Researchers have found a way to drastically reduce mosquito populations in areas where fruit sugar is hard for mosquitos to come by. They have demonstrated that fruit sugar is not just an optional food source for Anopheles mosquitoes that are responsible for Malaria, but is actually essential for their survival. The scientists have conducted experiments in two Israeli oases, and found that at the sugar-poor site, female mosquitoes took longer to grow a batch of eggs and if the female's lifespan was shortened by a lack of sugar, the eggs would not mature into vectors capable of malaria transmission.
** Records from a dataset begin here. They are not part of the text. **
`config.mk`:
```
export PLATFORM = sky130hd
export DESIGN_NAME = bitonic_sort_seq
export DESIGN_NICKNAME = d
export VERILOG_FILES = /design/src/rtl/bitonic_sort_seq.sv
export SDC_FILE = /design/constraint.sdc
export NUM_CORES = 1
export LEC_CHECK = 0
export ABC_CLOCK_PERIOD_IN_PS = 5500
export CAP_MARGIN = 10
export CELL_PAD_IN_SITES_DETAIL_PLACEMENT = 0
export CELL_PAD_IN_SITES_GLOBAL_PLACEMENT = 1
export CORE_MARGIN = 8
export CORE_UTILIZATION = 43
export CTS_CLUSTER_DIAMETER = 60
export DETAILED_ROUTE_END_ITERATION = 8
export MAX_ROUTING_LAYER = met4
export PLACE_DENSITY_LB_ADDON = 0.1
export SLEW_MARGIN = 25
export SYNTH_ARGS = -nofsm -noshare
export SYNTH_HDL_FRONTEND = slang
export SYNTH_SLANG_ARGS = --single-unit
```
`constraint.sdc`:
```
create_clock -name clk -period 5.5 [get_ports clk]
set_input_delay 0.55 -clock clk [delete_from_list [all_inputs] [get_ports clk]]
set_output_delay 0.55 -clock clk [all_outputs]
set_load 0.02 [all_outputs]
```
`src/rtl/bitonic_sort_seq.sv`:
```
// Folded bitonic sorter: one compare-exchange stage of PN/2 comparators per clock on a register array.
// Latency: accept edge E0, stages on E1..ES with S = LP*(LP+1)/2, out_valid high after ES; S+2 cycles per vector.
// Backpressure: in_ready only in IDLE; d_out/out_valid held in DONE until out_ready.
//
// Ports:
//   clk, rst_n       clock (rising edge), asynchronous active-low reset
//   clr              synchronous abort back to IDLE; vector discarded, d_out untouched
//   in_valid/in_ready/d_in     vector load handshake, element i = d_in[i]
//   out_valid/out_ready/d_out  sorted vector handshake, d_out registered
//   busy             high while in SORT
//   swap_cnt         (only with BSORT_SWAP_CNT_EN) pairs swapped while sorting the current vector
//
// Optional feature macro: BSORT_SWAP_CNT_EN
module bitonic_sort_seq #(
  parameter int LP  = 3,  // log2 of element count, 1..6
  parameter int dw  = 8,  // element width, unsigned
  parameter int dir = 0   // 0 ascending, 1 descending
) (
  input  logic                        clk,
  input  logic                        rst_n,
  input  logic                        clr,
  input  logic                        in_valid,
  output logic                        in_ready,
  input  logic [2**LP-1:0][dw-1:0]    d_in,
  output logic                        out_valid,
  input  logic                        out_ready,
  output logic [2**LP-1:0][dw-1:0]    d_out,
  output logic                        busy
`ifdef BSORT_SWAP_CNT_EN
  ,
  output logic [$clog2(LP*(LP+1)/2*(2**(LP-1))):0] swap_cnt
`endif
);

  localparam int PN = 2 ** LP;
  localparam int KW = $clog2(LP + 1);
  localparam logic [LP-1:0] ONE_J = 1;
  localparam logic [LP:0]   ONE_K = 1;
  localparam logic [KW-1:0] K_MAX = KW'(LP);
  localparam logic          DIR_B = (dir != 0);

  typedef enum logic [1:0] {
    S_IDLE = 2'd0,
    S_SORT = 2'd1,
    S_DONE = 2'd2
  } state_t;

  state_t                   r_state;
  state_t                   w_state_nxt;
  logic                     w_accept;
  logic                     w_last;
  logic [KW-1:0]            r_k;
  logic [KW-1:0]            r_j;
  logic [PN-1:0][dw-1:0]    r_data;
  logic [PN-1:0][dw-1:0]    r_dout;
  logic [PN-1:0][dw-1:0]    w_next;
  logic [LP-1:0]            w_bit;

  // Partner distance of the current stage.
  assign w_bit  = ONE_J << r_j;
  assign w_last = (r_j == '0) && (r_k == K_MAX);

  // Each element picks its new value from itself or its partner. Both members of a
  // pair evaluate the same decision from the lower index, so they stay consistent.
  genvar gi;
  generate
    for (gi = 0; gi < PN; gi++) begin : g_cx
      localparam logic [LP-1:0] IDX = gi;
      logic [LP-1:0] w_p;
      logic [LP-1:0] w_lo;
      logic [LP-1:0] w_hi;
      logic          w_up;
      logic          w_swap;

      assign w_p  = IDX ^ w_bit;
      assign w_lo = IDX & ~w_bit;
      assign w_hi = IDX | w_bit;
      // Bit k of the lower index picks the block direction; at k=LP the mask lands
      // above the index range, so the whole array sorts up.
      assign w_up   = ~|({1'b0, w_lo} & (ONE_K << r_k)) ^ DIR_B;
      assign w_swap = w_up ? (r_data[w_lo] > r_data[w_hi])
                           : (r_data[w_lo] < r_data[w_hi]);
      assign w_next[gi] = w_swap ? r_data[w_p] : r_data[gi];
    end
  endgenerate

`ifdef BSORT_SWAP_CNT_EN
  localparam int CW = $clog2(LP*(LP+1)/2*(2**(LP-1))) + 1;
  logic [PN-1:0] w_pair_swap;
  logic [CW-1:0] w_nswap;
  logic [CW-1:0] r_swap_cnt;

  // Count each swapped pair once, from its lower member.
  generate
    for (gi = 0; gi < PN; gi++) begin : g_cnt
      assign w_pair_swap[gi] = ~|(LP'(gi) & w_bit) & g_cx[gi].w_swap;
    end
  endgenerate

  always_comb begin
    w_nswap = '0;
    for (int i = 0; i < PN; i++) begin
      w_nswap = w_nswap + CW'(w_pair_swap[i]);
    end
  end

  always_ff @(posedge clk or negedge rst_n) begin
    if (!rst_n) begin
      r_swap_cnt <= '0;
    end else if (!clr) begin
      if (w_accept) begin
        r_swap_cnt <= '0;
      end else if (r_state == S_SORT) begin
        r_swap_cnt <= r_swap_cnt + w_nswap;
      end
    end
  end

  assign swap_cnt = r_swap_cnt;
`endif

  // State register.
  always_ff @(posedge clk or negedge rst_n) begin
    if (!rst_n) begin
      r_state <= S_IDLE;
    end else begin
      r_state <= w_state_nxt;
    end
  end

  // Next state; clr overrides every transition, including an accept.
  always_comb begin
    w_state_nxt = r_state;
    w_accept    = 1'b0;
    if (clr) begin
      w_state_nxt = S_IDLE;
    end else begin
      case (r_state)
        S_IDLE: begin
          if (in_valid) begin
            w_state_nxt = S_SORT;
            w_accept    = 1'b1;
          end
        end
        S_SORT: begin
          if (w_last) begin
            w_state_nxt = S_DONE;
          end
        end
        S_DONE: begin
          if (out_ready) begin
            w_state_nxt = S_IDLE;
          end
        end
        default: w_state_nxt = S_IDLE;
      endcase
    end
  end

  // Data array, stage counters and output register.
  always_ff @(posedge clk or negedge rst_n) begin
    if (!rst_n) begin
      r_data <= '0;
      r_dout <= '0;
      r_k    <= '0;
      r_j    <= '0;
    end else if (!clr) begin
      if (w_accept) begin
        r_data <= d_in;
        r_k    <= KW'(1);
        r_j    <= '0;
      end else if (r_state == S_SORT) begin
        r_data <= w_next;
        if (r_j != '0) begin
          r_j <= r_j - 1'b1;
        end else if (r_k != K_MAX) begin
          // New merge width: j restarts at (new k) - 1, which is the old k.
          r_k <= r_k + 1'b1;
          r_j <= r_k;
        end
        if (w_last) begin
          r_dout <= w_next;
        end
      end
    end
  end

  assign in_ready  = (r_state == S_IDLE);
  assign busy      = (r_state == S_SORT);
  assign out_valid = (r_state == S_DONE);
  assign d_out     = r_dout;

endmodule
```
==> results.cfg, run 1 <==
[status]
status = completed

[yosys]
syn-num-nets = 1378
synth_top_flop_cell = dfrtp_1
ys_ff_latch = 134
synth_edf_count = 0
synth.avg_cell_area_sq_um = 8.63
synth.largest_area_cell = dfrtp_1
synth_top_area_frac = 0.313
ys_warn_count = 0
synth.yosys.seq_area_share = 0.313
netlist-cell-type-count = 56
synth_commonest_cells = nand2_1, dfrtp_1, o21ai_0
syn_area_sq_mm = 0.0107
yosysMostFrequentCell = nand2_1
synth_cells = 1242
synth_area_leaders = dfrtp_1, ha_1, nand2_1
async_flop_share = 1.00

[place]
hpwlAfterDp_um = 28500
dpl_worst_slack_ps = 1320
io_buffers = 135
dpl_cell_area_sq_mm = 0.0122
gp_congestion = 0.920

[cts]
htree_levels = 4
clockRootBuffer = clkbuf_16
clockBufferDepth = 2
ctsResizeCount = 0
cts_tree = yes
cts_hold_buf = 0
numCtsBuffers = 17
cts_num_sinks = 134
insertion_delay_ps = 440
clkTransAtPathRegs_ps = 70
cts_setup_buffers = 0

[cells_and_area]
area_growth_pct = 19.7
diodes = 0
nets = 1451
drive_gt1_frac = 0.0964
fin_area_sq_mm = 0.0128
seq_area_sq_mm = 0.00336
multi_input_area_sq_mm = 0.00679
fillers = 2358
fin_util = 0.526

[setup_path]
cp_max_fo = 147
worstSetupEndpointType = flop
reg2reg_slack_ps = 1260
cp_data_required_time_ps = 5780
crit_type = reg2reg
crit_arrival_ps = 4520
critPathLaunchType = flop

[drt]
routed_wl_um = 39100
drtIter0Drc = 1145
dr_total_vias = 10000
dr.pass1.iters = 5
viasPerCell = 6.06
ant_nets = 0
wl_per_cell_um = 23.7
drc = 0

[timing]
slew-limit-headroom = 0.336
setup_viol = 0
finalHoldViolCount = 0
period_needed_ps = 4240
rsz0062_at_grt = no
fmax_ghz = 0.236
drv_slew = 0
tns_ps = 0
fin_ws_ps = 1260
skew_ps = 11.9
min_period_over_period = 0.770
holdWs_ps = 167
tightest_slew_ps = 996

[die]
initial_core_util = 0.439
die_x_um = 174
ios = 136
die_h_um = 174
rows = 57
die-area_sq_mm = 0.0302
core_sq_mm = 0.0244

[hold_path]
hold_class = in2async

[global_route]
antenna_found_initial = 0
grt_overflow = 0
grt_use_total = 0.263
grt_pass1_vias = 9780
grt_max_degree = 148
grt_pass1_wl_um = 59800

[power]
cellLeakagePower_uw = 0.00542
power_density_mw_per_mm2 = 754
vdd_drop_max_v = 0.000324

[run]
maxCapViolCount = 0
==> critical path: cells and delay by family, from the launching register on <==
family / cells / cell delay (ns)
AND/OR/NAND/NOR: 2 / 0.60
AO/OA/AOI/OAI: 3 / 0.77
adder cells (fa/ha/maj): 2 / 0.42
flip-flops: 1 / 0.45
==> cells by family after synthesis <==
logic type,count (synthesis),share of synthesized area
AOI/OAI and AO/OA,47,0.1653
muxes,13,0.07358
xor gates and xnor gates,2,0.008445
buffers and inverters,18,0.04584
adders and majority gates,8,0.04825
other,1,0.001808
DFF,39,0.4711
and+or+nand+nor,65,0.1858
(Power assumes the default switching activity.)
As a result of this experiment, they proposed the production of 'Attractive Toxic Sugar Bait' (ATSB), which can be sprayed onto patches of vegetation to lure mosquitoes and kill them. This irresistible trap for mosquitos can be made by combining melon and guava extracts and beer and boric acid, all of which can be bought cheaply and locally. A field research has already been conducted to prove this fact. According to Mahamoudou Toure, a researcher at the Malaria Research and Training Center at the University of Bamako, Mali, they were able to reduce the mosquito population by 90 per cent along a stretch of road in a semi-arid district in Mali following a single application.
He also added that they need to ensure that the ATSB does not kill other, useful insects in the region, and they need more fund to conduct more experiments. It can be noted that, the Attractive Toxic Sugar Bait for mosquito population is not harmful to humans.